OX-SAP lesions of the MLR produce cataplexy and complete akinesia. (A) shows lesions (circled) including the vMLR but not the dMLR. A cataplexy attack caused by vMLR lesions, characterized by entering directly from wakefulness to a state of desynchronized EEG and atonia, is seen at the arrow in (B). The animal is seen in a series of video images (C) showing an attack that begins while the animal is feeding, and results in him collapsing on the floor of the cage. The EEG resembles waking EEG not REM sleep EEG (high theta). (D) shows the duration and timing of a series of cataplexy attacks that occur during the dark period (7 p.m.–7 a.m.). Attack episodes vary from 20 to over 200 s in length. Lesions of the dMLR (E) produce freezing attacks or complete akinesia, in which the animal maintains the same posture throughout, despite being awake in the early part of the attack [EEG in (F) shows an awake pattern, photo in (H) is at time point indicated by asterisk] but falling asleep while frozen [EEG in (G) shows sleeping EEG, photo in (I) is at the time point indicated by the asterisk]. The bar shows duration of sleep EEG during the attack.

Figure 5

Spatial relationship of the MLR, MEA, and PPT. The MEA marked by black terminals of a biotinylated dextran (BD) injected into the SNr in both (A,B) situates lateral to the MLR marked brown by FG from the spinal cord in (A) and medial to the PPT, marked brown by ChAT-ir neurons in (B). The ventral MLR (FG) neurons (black arrows) and their dendrites (red arrows) are apposed by SNc terminal boutons (C).

Figure 6

Temporal and spatial distribution of PRV-GFP from the tibialis anterior (TA; flexor) muscle. At 168 h after PRV-GFP injections in TA, PRV-GFP preferentially labels the PAG, MLR, and MEA (A) as well as the VMM, but not the SNr (B). After 196 h, the PRV labeling from the TA shows more extensive labeling in the VMM (C) and SNr (D).

Figure 7

Temporal and spatial distribution of PRV-GFP from the soleus (SOL; postural extensor). At 168 h after PRV-GFP injections in the SOL, PRV-GFP labels the PAG and vMLR and SNc (A,B). PRV-GFP-ir neurons are more abundant in the VMM and SNc after 196 h (C,D). These results suggest that for spinal motor control, the SNc- > vMLR projection may be more important for controlling extensor muscles (posture control), whereas the SNr- > MEA- > MLR projection may be more important for controlling flexor muscles, which are necessary for gait.

Figure 8

Temporal and spatial distribution of PRV-GFP from the tongue.
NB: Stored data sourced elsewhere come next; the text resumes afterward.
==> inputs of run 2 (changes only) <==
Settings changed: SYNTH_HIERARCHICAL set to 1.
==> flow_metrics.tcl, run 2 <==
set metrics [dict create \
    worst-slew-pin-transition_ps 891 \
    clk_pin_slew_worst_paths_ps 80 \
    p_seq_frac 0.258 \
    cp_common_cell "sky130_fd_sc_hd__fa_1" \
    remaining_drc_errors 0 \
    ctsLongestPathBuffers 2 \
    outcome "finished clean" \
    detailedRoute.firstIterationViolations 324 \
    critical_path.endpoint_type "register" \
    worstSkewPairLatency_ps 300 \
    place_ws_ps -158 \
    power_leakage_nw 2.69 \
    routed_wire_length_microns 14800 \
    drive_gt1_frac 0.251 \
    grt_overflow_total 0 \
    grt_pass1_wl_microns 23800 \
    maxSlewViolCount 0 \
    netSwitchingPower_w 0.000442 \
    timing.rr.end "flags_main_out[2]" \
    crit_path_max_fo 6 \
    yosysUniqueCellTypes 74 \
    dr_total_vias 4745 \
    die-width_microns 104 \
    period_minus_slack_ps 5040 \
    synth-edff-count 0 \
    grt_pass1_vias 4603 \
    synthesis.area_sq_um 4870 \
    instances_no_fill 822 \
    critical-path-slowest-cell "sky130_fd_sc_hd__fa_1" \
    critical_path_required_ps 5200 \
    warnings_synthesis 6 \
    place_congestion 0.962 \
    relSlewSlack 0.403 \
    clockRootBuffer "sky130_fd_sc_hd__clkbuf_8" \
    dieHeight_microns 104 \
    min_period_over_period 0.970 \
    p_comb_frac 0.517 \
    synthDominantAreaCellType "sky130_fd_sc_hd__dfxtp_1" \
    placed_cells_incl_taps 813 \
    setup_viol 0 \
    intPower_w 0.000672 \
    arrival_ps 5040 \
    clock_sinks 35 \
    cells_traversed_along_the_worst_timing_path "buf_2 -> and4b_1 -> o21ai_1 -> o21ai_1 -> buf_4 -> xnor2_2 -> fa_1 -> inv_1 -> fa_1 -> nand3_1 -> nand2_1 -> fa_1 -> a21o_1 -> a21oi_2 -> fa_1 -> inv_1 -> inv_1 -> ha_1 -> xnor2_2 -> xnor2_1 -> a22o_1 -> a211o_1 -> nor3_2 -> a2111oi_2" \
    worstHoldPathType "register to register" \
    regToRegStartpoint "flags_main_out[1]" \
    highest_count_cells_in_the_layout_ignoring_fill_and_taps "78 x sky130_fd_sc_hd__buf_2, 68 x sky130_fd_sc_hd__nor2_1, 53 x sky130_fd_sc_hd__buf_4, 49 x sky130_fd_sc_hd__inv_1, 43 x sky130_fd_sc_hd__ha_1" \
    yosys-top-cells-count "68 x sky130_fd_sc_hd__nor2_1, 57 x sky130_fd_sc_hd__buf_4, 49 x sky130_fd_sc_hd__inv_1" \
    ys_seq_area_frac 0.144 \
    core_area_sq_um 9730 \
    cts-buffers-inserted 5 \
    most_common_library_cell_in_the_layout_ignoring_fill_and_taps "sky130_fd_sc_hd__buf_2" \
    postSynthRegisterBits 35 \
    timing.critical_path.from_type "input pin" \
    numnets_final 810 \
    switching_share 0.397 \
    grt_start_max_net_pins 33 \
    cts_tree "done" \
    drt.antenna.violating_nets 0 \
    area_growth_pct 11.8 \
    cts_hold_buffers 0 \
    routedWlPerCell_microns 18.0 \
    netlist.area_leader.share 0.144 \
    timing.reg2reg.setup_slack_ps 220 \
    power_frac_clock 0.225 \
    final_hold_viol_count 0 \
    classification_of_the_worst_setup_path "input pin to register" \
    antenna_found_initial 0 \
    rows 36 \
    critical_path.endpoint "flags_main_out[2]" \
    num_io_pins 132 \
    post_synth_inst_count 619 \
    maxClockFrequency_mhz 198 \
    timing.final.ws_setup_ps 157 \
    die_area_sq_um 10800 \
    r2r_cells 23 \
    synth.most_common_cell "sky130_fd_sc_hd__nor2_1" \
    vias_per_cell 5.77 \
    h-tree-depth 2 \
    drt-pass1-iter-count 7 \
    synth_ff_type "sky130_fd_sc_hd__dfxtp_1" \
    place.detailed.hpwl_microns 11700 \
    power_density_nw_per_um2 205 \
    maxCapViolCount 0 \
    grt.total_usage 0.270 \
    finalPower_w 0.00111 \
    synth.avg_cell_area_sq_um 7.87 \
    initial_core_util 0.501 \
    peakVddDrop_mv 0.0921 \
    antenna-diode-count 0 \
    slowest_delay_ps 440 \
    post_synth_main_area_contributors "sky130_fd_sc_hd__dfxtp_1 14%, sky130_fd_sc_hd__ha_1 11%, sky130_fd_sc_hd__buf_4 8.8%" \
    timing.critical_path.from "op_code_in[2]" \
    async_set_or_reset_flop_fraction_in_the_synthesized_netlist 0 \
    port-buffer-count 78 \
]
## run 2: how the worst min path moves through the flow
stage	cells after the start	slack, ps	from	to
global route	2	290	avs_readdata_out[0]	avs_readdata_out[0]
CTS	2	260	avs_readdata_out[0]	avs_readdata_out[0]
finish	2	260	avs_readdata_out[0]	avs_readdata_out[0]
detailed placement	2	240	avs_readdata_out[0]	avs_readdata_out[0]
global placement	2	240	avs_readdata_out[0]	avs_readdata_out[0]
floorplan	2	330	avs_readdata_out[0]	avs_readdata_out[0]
At 72 h after PRV-GFP injection, the MLR (A) and SNc (B) show PRV-GFP-ir neurons ipsilateral to the injection site. After 96 h, the labeling is more extensive (C,D), now including the MEA (C) and SNr (D). The temporal sequence of PRV labeling suggests that the SNc- > MLR pathway requires less time for labeling than the SNr- > MEA- > MLR pathway following tongue injections.